Openai’s recently released O3 and O4-Mini AI models are cutting edge in many ways. But the new model still gives hallucinations or creating things. more Than the old model of Openai.
Pictures are proven to be one of the biggest and most difficult problems to be solved in AI, which affects today’s most performance. Historically, each new model has improved slightly in hallucinations, reducing hallucinations than predecessors. But it doesn’t seem to be the case for O3 and O4-Mini.
According to the internal test of Openai, according to the so-called reasoning models O3 and O4-Mini, More often Traditional “non-class” models of the company’s previous reasoning model (O1, O1-Mini and O3-Mini) and Openai.
Perhaps the Chatgpt producer will not know why it is happening.
In a technical report on O3 and O4-Mini, Openai wrote that more research is needed to understand why hallucinations worsen as hallucinations expand their reasoning models. O3 and O4-Mini perform better in some areas, including tasks related to coding and mathematics. However, they often created “more accurate claims and more accurate/hallucinations” according to the report because they “overall more claims.”
Openai found that the O3 was hallucinated by reaction to 33%of the questions about the company’s in -house benchmark, Personqa, to measure the accuracy of the knowledge of models. This is approximately twice that of Openai’s previous reasoning models O1 and O3-Mini’s hallucinations. O4-Mini was worse in PersonQa. This hallucinated 48%of the time.
The third -party test of Transluce, a non -profit AI Research Lab, also found evidence that the O3 tends to construct the actions taken in the process of reaching the answer. In one example, Transluce insisted that the O3 had run the code in the 2021 MacBook Pro “Chatgpt outside” and then copied the numbers to the answer. O3 can access some tools, but you can’t do it.
Neil Chowdhury, a researcher and former Openai employee translated into TechCrunch’s email, said, “Our hypothesis is that the reinforcement learning used in the O-series model can amplify the problem that is not generally unlocked by the pipeline after standard training.
Sarah Schwettmann, co -founder of Transluce, added that the hallucinations of the O3 could be useful unless they did.

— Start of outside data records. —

**src/rtl/io_responder_pkg.sv**
```systemverilog
// -----------------------------------------------------------------------------
// io_pkg : shared constants and helpers for the io_responder I/O block.
//   - IO_*_bit      : address bit that selects each device register
//                     (the device selects are one-hot in addr[7:2])
//   - KEY_RESET_VALUE : idle level of the active-low push-buttons
//   - DEBOUNCE_CYCLES_DEFAULT : default debounce length in synchronized cycles
//   - lane_pick()   : byte-lane write helper
// -----------------------------------------------------------------------------
package io_pkg;

   localparam int IO_LEDS_bit   = 2;
   localparam int IO_HEX_bit    = 3;
   localparam int IO_KEY_bit    = 4;
   localparam int IO_SW_bit     = 5;
   localparam int IO_KEYEVT_bit = 6;
   localparam int IO_TIMER_bit  = 7;

   localparam logic [3:0] KEY_RESET_VALUE = 4'hF;
   localparam int DEBOUNCE_CYCLES_DEFAULT = 4;

   // Returns the new byte when its lane enable is set, otherwise the old byte.
   function automatic logic [7:0] lane_pick(input logic [7:0] old_byte,
                                            input logic [7:0] new_byte,
                                            input logic       lane_en);
      logic [7:0] result;
      if (lane_en) begin
         result = new_byte;
      end else begin
         result = old_byte;
      end
      return result;
   endfunction

endpackage

```
**src/rtl/io_responder_if.sv**
```systemverilog
// -----------------------------------------------------------------------------
// io_bus_if : CPU data-bus view of the I/O region.
//   sel       : access targets the I/O region
//   addr      : data address, one-hot device select in [7:2]
//   writedata : store data
//   memwrite  : one-cycle store strobe
//   writemask : per-byte write enables
//   readdata  : combinational load data returned by the responder
// Modports: master (CPU side), slave (io_responder side).
// -----------------------------------------------------------------------------
interface io_bus_if;

   logic        sel;
   logic [31:0] addr;
   logic [31:0] writedata;
   logic        memwrite;
   logic [3:0]  writemask;
   logic [31:0] readdata;

   modport master (
      output sel, addr, writedata, memwrite, writemask,
      input  readdata
   );

   modport slave (
      input  sel, addr, writedata, memwrite, writemask,
      output readdata
   );

endinterface

```
**src/rtl/io_responder_key_debounce.sv**
```systemverilog
// -----------------------------------------------------------------------------
// key_debounce : one push-button channel.
//   clk, reset : clock and synchronous active-high reset
//   key_raw    : raw asynchronous button level (active-low)
//   key_db     : registered debounced level
//   press      : high in the cycle whose clock edge moves key_db from 1 to 0
// A 2-flop synchronizer feeds a run-length counter; key_db follows the
// synchronized level once it has differed for DEBOUNCE_CYCLES cycles.
// -----------------------------------------------------------------------------
module key_debounce
   import io_pkg::*;
#(
   parameter int DEBOUNCE_CYCLES = DEBOUNCE_CYCLES_DEFAULT
) (
   input  logic clk,
   input  logic reset,
   input  logic key_raw,
   output logic key_db,
   output logic press
);

   localparam logic [7:0] LAST_COUNT = 8'(DEBOUNCE_CYCLES - 1);

   logic       sync1_r;
   logic       sync2_r;
   logic       db_r;
   logic [7:0] cnt_r;
   logic       db_next_s;
   logic [7:0] cnt_next_s;

   // Debounce decision: restart the run whenever the input agrees with key_db.
   always_comb begin
      db_next_s  = db_r;
      cnt_next_s = cnt_r;
      if (sync2_r == db_r) begin
         cnt_next_s = 8'd0;
      end else if (cnt_r == LAST_COUNT) begin
         db_next_s  = sync2_r;
         cnt_next_s = 8'd0;
      end else begin
         cnt_next_s = cnt_r + 8'd1;
      end
   end

   // Synchronizer, counter and debounced level registers.
   always_ff @(posedge clk) begin
      if (reset) begin
         sync1_r <= KEY_RESET_VALUE[0];
         sync2_r <= KEY_RESET_VALUE[0];
         db_r    <= KEY_RESET_VALUE[0];
         cnt_r   <= 8'd0;
      end else begin
         sync1_r <= key_raw;
         sync2_r <= sync1_r;
         db_r    <= db_next_s;
         cnt_r   <= cnt_next_s;
      end
   end

   assign key_db = db_r;
   // Press is asserted in the same cycle the falling update is committed.
   assign press  = db_r & ~db_next_s;

endmodule

```
**src/rtl/io_responder.sv**
```systemverilog
// -----------------------------------------------------------------------------
// io_responder : memory-mapped I/O block (LEDs, HEX display, keys, switches,
// key-press events, optional free-running timer).
//   clk, reset : clock and synchronous active-high reset
//   bus        : io_bus_if.slave CPU data bus (sel/addr/writedata/memwrite/
//                writemask in, combinational readdata out)
//   KEY        : raw active-low push-buttons, debounced per key
//   SW         : raw slide switches, synchronized
//   LEDR       : registered LED value
//   hex_digits : registered six-nibble display value
// Build option: define IO_TIMER_EN to include the 32-bit timer at 0x180;
// without it the timer reads 0 and writes to it are ignored.
// -----------------------------------------------------------------------------
module io_responder
   import io_pkg::*;
#(
   parameter int DEBOUNCE_CYCLES = DEBOUNCE_CYCLES_DEFAULT
) (
   input  logic          clk,
   input  logic          reset,
   io_bus_if.slave       bus,
   input  logic [3:0]    KEY,
   input  logic [9:0]    SW,
   output logic [9:0]    LEDR,
   output logic [23:0]   hex_digits
);

   logic        wr_s;
   logic [3:0]  key_db_s;
   logic [3:0]  press_s;
   logic [9:0]  sw_sync1_r;
   logic [9:0]  sw_sync2_r;
   logic [9:0]  led_r;
   logic [9:0]  led_next_s;
   logic [23:0] hex_r;
   logic [23:0] hex_next_s;
   logic [3:0]  evt_r;
   logic [3:0]  evt_clr_s;
   logic [3:0]  evt_next_s;
   logic [31:0] timer_rd_s;
   logic        unused_bits_s;

   assign wr_s = bus.sel & bus.memwrite;

   // Address and data bits that no register decodes.
   assign unused_bits_s = ^{bus.addr[31:8], bus.addr[1:0],
                            bus.writedata[31:24], bus.writemask[3]};

   for (genvar g = 0; g < 4; g++) begin : g_key
      key_debounce #(
         .DEBOUNCE_CYCLES (DEBOUNCE_CYCLES)
      ) u_key_debounce (
         .clk     (clk),
         .reset   (reset),
         .key_raw (KEY[g]),
         .key_db  (key_db_s[g]),
         .press   (press_s[g])
      );
   end

   // Next values for the writable registers; several selects may hit at once.
   always_comb begin
      led_next_s = led_r;
      hex_next_s = hex_r;
      evt_clr_s  = 4'd0;
      if (wr_s && bus.addr[IO_LEDS_bit]) begin
         led_next_s[7:0] = lane_pick(led_r[7:0], bus.writedata[7:0], bus.writemask[0]);
         if (bus.writemask[1]) begin
            led_next_s[9:8] = bus.writedata[9:8];
         end else begin
            led_next_s[9:8] = led_r[9:8];
         end
      end else begin
         led_next_s = led_r;
      end
      if (wr_s && bus.addr[IO_HEX_bit]) begin
         hex_next_s[7:0]   = lane_pick(hex_r[7:0],   bus.writedata[7:0],   bus.writemask[0]);
         hex_next_s[15:8]  = lane_pick(hex_r[15:8],  bus.writedata[15:8],  bus.writemask[1]);
         hex_next_s[23:16] = lane_pick(hex_r[23:16], bus.writedata[23:16], bus.writemask[2]);
      end else begin
         hex_next_s = hex_r;
      end
      if (wr_s && bus.addr[IO_KEYEVT_bit] && bus.writemask[0]) begin
         evt_clr_s = bus.writedata[3:0];
      end else begin
         evt_clr_s = 4'd0;
      end
      // Set after clear so a press coinciding with its clear is kept.
      evt_next_s = (evt_r & ~evt_clr_s) | press_s;
   end

   // LED, HEX, event and switch-synchronizer registers.
   always_ff @(posedge clk) begin
      if (reset) begin
         led_r      <= 10'd0;
         hex_r      <= 24'd0;
         evt_r      <= 4'd0;
         sw_sync1_r <= 10'd0;
         sw_sync2_r <= 10'd0;
      end else begin
         led_r      <= led_next_s;
         hex_r      <= hex_next_s;
         evt_r      <= evt_next_s;
         sw_sync1_r <= SW;
         sw_sync2_r <= sw_sync1_r;
      end
   end

`ifdef IO_TIMER_EN
   logic [31:0] timer_r;
   logic [31:0] timer_inc_s;
   logic [31:0] timer_next_s;

   // Written lanes take the store data, the rest keep the incremented count.
   always_comb begin
      timer_inc_s  = timer_r + 32'd1;
      timer_next_s = timer_inc_s;
      if (wr_s && bus.addr[IO_TIMER_bit]) begin
         for (int i = 0; i < 4; i++) begin
            timer_next_s[8*i +: 8] = lane_pick(timer_inc_s[8*i +: 8],
                                               bus.writedata[8*i +: 8],
                                               bus.writemask[i]);
         end
      end else begin
         timer_next_s = timer_inc_s;
      end
   end

   // Free-running timer register.
   always_ff @(posedge clk) begin
      if (reset) begin
         timer_r <= 32'd0;
      end else begin
         timer_r <= timer_next_s;
      end
   end

   assign timer_rd_s = timer_r;
`else
   assign timer_rd_s = 32'd0;
`endif

   // Load mux: the lowest set select bit wins; reads never change state.
   always_comb begin
      bus.readdata = 32'd0;
      if (!bus.sel) begin
         bus.readdata = 32'd0;
      end else if (bus.addr[IO_LEDS_bit]) begin
         bus.readdata = {22'd0, led_r};
      end else if (bus.addr[IO_HEX_bit]) begin
         bus.readdata = {8'd0, hex_r};
      end else if (bus.addr[IO_KEY_bit]) begin
         bus.readdata = {28'd0, key_db_s};
      end else if (bus.addr[IO_SW_bit]) begin
         bus.readdata = {22'd0, sw_sync2_r};
      end else if (bus.addr[IO_KEYEVT_bit]) begin
         bus.readdata = {28'd0, evt_r};
      end else if (bus.addr[IO_TIMER_bit]) begin
         bus.readdata = timer_rd_s;
      end else begin
         bus.readdata = 32'd0;
      end
   end

   assign LEDR       = led_r;
   assign hex_digits = hex_r;

endmodule

```
**src/flat_wrapper.sv**
```systemverilog
// flat-port wrapper written by rule: the top's interface ports become plain ports
module io_responder_flat import io_pkg::*;
#(
   parameter int DEBOUNCE_CYCLES = DEBOUNCE_CYCLES_DEFAULT
)
  (clk, reset, KEY, SW, LEDR, hex_digits, bus_sel, bus_addr, bus_writedata, bus_memwrite, bus_writemask, bus_readdata);
  io_bus_if bus_i ();
  input  logic clk;
  input  logic reset;
  input  logic [3:0] KEY;
  input  logic [9:0] SW;
  output logic [9:0] LEDR;
  output logic [23:0] hex_digits;
  input wire logic [$bits(bus_i.sel)-1:0] bus_sel;
  input wire logic [$bits(bus_i.addr)-1:0] bus_addr;
  input wire logic [$bits(bus_i.writedata)-1:0] bus_writedata;
  input wire logic [$bits(bus_i.memwrite)-1:0] bus_memwrite;
  input wire logic [$bits(bus_i.writemask)-1:0] bus_writemask;
  output wire logic [$bits(bus_i.readdata)-1:0] bus_readdata;
  assign bus_i.sel = bus_sel;
  assign bus_i.addr = bus_addr;
  assign bus_i.writedata = bus_writedata;
  assign bus_i.memwrite = bus_memwrite;
  assign bus_i.writemask = bus_writemask;
  assign bus_readdata = bus_i.readdata;
  io_responder #(.DEBOUNCE_CYCLES(DEBOUNCE_CYCLES)) u_core (.clk(clk), .reset(reset), .bus(bus_i), .KEY(KEY), .SW(SW), .LEDR(LEDR), .hex_digits(hex_digits));
endmodule
```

KIAN KATANFOROOOSH, a stanford professor and CEO of Stanford Startup Workera, has already been tested for O3 in coding workflows on TechCrunch and is one level higher than competitors. But Katanforoosh says that O3 tends to hallen the website link where the O3 is broken. This model provides a link that does not work by clicking.
The hallucinations can help the model reaches interesting ideas and helps to create creativity in “thinking”, but some models make it a difficult sales for business in the most important market. For example, a legal company will not be satisfied with the model that inserts a lot of errors in the customer contract.

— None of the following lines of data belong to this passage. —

**src/rtl/ring_osc_counter.sv**
```systemverilog
// Rising-edge event counter clocked by a ring-oscillator output, gated by an
// enable that may be asynchronous to the oscillator and is synchronised into its domain.
module ring_osc_counter #(
    parameter int unsigned WIDTH       = 16,
    parameter int unsigned SATURATE    = 0,
    parameter int unsigned SYNC_STAGES = 2
) (
    input  logic             in,
    input  logic             reset,
    input  logic             enable,
    output logic [WIDTH-1:0] out
);

    logic             w_en_s;
    logic             w_full;
    logic             w_inc;
    logic [WIDTH-1:0] r_count;

    generate
        if (SYNC_STAGES == 0) begin : g_nosync
            assign w_en_s = enable;
        end else begin : g_sync
            // Plain flop chain; stage 0 may go metastable, later stages filter it.
            logic [SYNC_STAGES-1:0] r_sync;

            always_ff @(posedge in or negedge reset) begin
                if (!reset) begin
                    r_sync <= '0;
                end else begin
                    r_sync[0] <= enable;
                    for (int i = 1; i < int'(SYNC_STAGES); i++) begin
                        r_sync[i] <= r_sync[i-1];
                    end
                end
            end

            assign w_en_s = r_sync[SYNC_STAGES-1];
        end
    endgenerate

    assign w_full = &r_count;
    // Saturating mode simply suppresses the increment at all-ones.
    assign w_inc  = w_en_s && !((SATURATE != 0) && w_full);

    always_ff @(posedge in or negedge reset) begin
        if (!reset) begin
            r_count <= '0;
        end else if (w_inc) begin
            r_count <= r_count + WIDTH'(1);
        end
    end

    assign out = r_count;

endmodule

```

One of the promising approaches to increase the accuracy of the model is to provide web search functions. Openai’s GPT-4O, which has a web search in Simpleqa, one of Openai’s accuracy benchmarks, achieves 90% accuracy. Potentially search can improve the hallucinations of the reasoning model if the user is willing to expose the prompt to a third -party search provider.

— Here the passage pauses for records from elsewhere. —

module vdp18_cpu_sched
   import vdp18_pkg::*;
#(
   parameter int ADDR_W = 14,
   parameter int DATA_W = 8
) (
   input  logic              clk_i,
   input  logic              reset_n_i,
   input  logic              clk_en_acc_i,
   input  access_t           access_type_i,
   input  logic              addr_load_i,
   input  logic              addr_rd_i,
   input  logic [ADDR_W-1:0] addr_i,
   input  logic              cpu_wr_i,
   input  logic              cpu_rd_i,
   input  logic [DATA_W-1:0] wr_data_i,
   input  logic [DATA_W-1:0] vram_data_i,
   output logic [ADDR_W-1:0] vram_addr_o,
   output logic [DATA_W-1:0] vram_data_o,
   output logic              vram_we_o,
   output logic              cpu_grant_o,
   output logic [DATA_W-1:0] rd_data_o,
   output logic              busy_o,
   output logic              overrun_o
);

   localparam logic [1:0] c_IDLE    = 2'd0;
   localparam logic [1:0] c_WR_PEND = 2'd1;
   localparam logic [1:0] c_RD_PEND = 2'd2;
   localparam logic [1:0] c_RD_CAPT = 2'd3;

   logic [1:0]        state_q, state_d;
   logic [ADDR_W-1:0] addr_q, addr_d, hold_addr_q, hold_addr_d;
   logic [DATA_W-1:0] wr_buf_q, wr_buf_d, rd_buf_q, rd_buf_d, hold_data_q, hold_data_d;
   logic              hold_ld_q, hold_ld_d, hold_ldrd_q, hold_ldrd_d;
   logic              hold_wr_q, hold_wr_d, hold_rd_q, hold_rd_d;

   logic              w_slot, w_pend, w_req_any, w_req_wr, w_req_rd;
   logic              w_apply, w_hold;
   logic              w_e_ld, w_e_ldrd, w_e_wr, w_e_rd;
   logic [ADDR_W-1:0] w_e_addr;
   logic [DATA_W-1:0] w_e_data;

   always_comb begin
      w_slot    = clk_en_acc_i & (access_type_i == AC_CPU);
      w_pend    = (state_q == c_WR_PEND) | (state_q == c_RD_PEND);
      w_req_any = addr_load_i | cpu_wr_i | cpu_rd_i;
      w_req_wr  = cpu_wr_i & ~addr_load_i;
      w_req_rd  = cpu_rd_i & ~addr_load_i & ~cpu_wr_i;
      // A fresh request wins over one held across the read-capture cycle.
      w_e_ld    = w_req_any ? addr_load_i : hold_ld_q;
      w_e_ldrd  = w_req_any ? addr_rd_i   : hold_ldrd_q;
      w_e_wr    = w_req_any ? w_req_wr    : hold_wr_q;
      w_e_rd    = w_req_any ? w_req_rd    : hold_rd_q;
      w_e_addr  = w_req_any ? addr_i      : hold_addr_q;
      w_e_data  = w_req_any ? wr_data_i   : hold_data_q;
   end

   always_comb begin
      state_d     = state_q;
      addr_d      = addr_q;
      wr_buf_d    = wr_buf_q;
      rd_buf_d    = rd_buf_q;
      hold_ld_d   = hold_ld_q;
      hold_ldrd_d = hold_ldrd_q;
      hold_wr_d   = hold_wr_q;
      hold_rd_d   = hold_rd_q;
      hold_addr_d = hold_addr_q;
      hold_data_d = hold_data_q;
      w_apply     = 1'b0;
      w_hold      = 1'b0;
      case (state_q)
         c_WR_PEND: begin
            if (w_slot) begin
               rd_buf_d = wr_buf_q;
               addr_d   = addr_q + ADDR_W'(1);
               state_d  = c_IDLE;
            end
            w_apply = w_req_any;
         end
         c_RD_PEND: begin
            if (w_slot) begin
               state_d = c_RD_CAPT;
               w_hold  = w_req_any;
            end else begin
               w_apply = w_req_any;
            end
         end
         c_RD_CAPT: begin
            rd_buf_d = vram_data_i;
            addr_d   = addr_q + ADDR_W'(1);
            state_d  = c_IDLE;
            w_hold   = w_req_any;
         end
         default: begin
            w_apply   = 1'b1;
            hold_ld_d = 1'b0;
            hold_wr_d = 1'b0;
            hold_rd_d = 1'b0;
         end
      endcase
      if (w_hold) begin
         hold_ld_d   = addr_load_i;
         hold_ldrd_d = addr_rd_i;
         hold_wr_d   = w_req_wr;
         hold_rd_d   = w_req_rd;
         hold_addr_d = addr_i;
         hold_data_d = wr_data_i;
      end
      // Load supersedes the increment of a write granted in the same clock.
      if (w_apply) begin
         state_d = c_IDLE;
         if (w_e_ld) begin
            addr_d = w_e_addr;
            if (w_e_ldrd) state_d = c_RD_PEND;
         end else if (w_e_wr) begin
            wr_buf_d = w_e_data;
            state_d  = c_WR_PEND;
         end else if (w_e_rd) begin
            state_d = c_RD_PEND;
         end
      end
   end

   always_ff @(posedge clk_i or negedge reset_n_i) begin
      if (!reset_n_i) begin
         state_q     <= c_IDLE;
         addr_q      <= '0;
         wr_buf_q    <= '0;
         rd_buf_q    <= '0;
         hold_ld_q   <= 1'b0;
         hold_ldrd_q <= 1'b0;
         hold_wr_q   <= 1'b0;
         hold_rd_q   <= 1'b0;
         hold_addr_q <= '0;
         hold_data_q <= '0;
      end else begin
         state_q     <= state_d;
         addr_q      <= addr_d;
         wr_buf_q    <= wr_buf_d;
         rd_buf_q    <= rd_buf_d;
         hold_ld_q   <= hold_ld_d;
         hold_ldrd_q <= hold_ldrd_d;
         hold_wr_q   <= hold_wr_d;
         hold_rd_q   <= hold_rd_d;
         hold_addr_q <= hold_addr_d;
         hold_data_q <= hold_data_d;
      end
   end

   assign vram_addr_o = addr_q;
   assign vram_data_o = wr_buf_q;
   assign rd_data_o   = rd_buf_q;
   assign vram_we_o   = w_slot & (state_q == c_WR_PEND);
   assign cpu_grant_o = w_slot & w_pend;
   assign busy_o      = (state_q != c_IDLE);
   assign overrun_o   = w_pend & ~w_slot & w_req_any;

endmodule

`default_nettype wire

Expanding the reasoning model actually makes the solution more urgent if the hallucinations continue to exacerbate.
Niko Felix, a spokesman for Openai, told TechCrunch, “It’s a continuous research field to deal with hallucinations in all models, and we’re continuously trying to improve their accuracy and reliability.
Last year, the wide range of AI industries were pivonged to focus on after -based models after the technology, which started to reduce the technology for improving traditional AI models. Inference improves model performance in various tasks without the need for a large amount of computing and data during training. But reasoning can also lead to more hallucinations.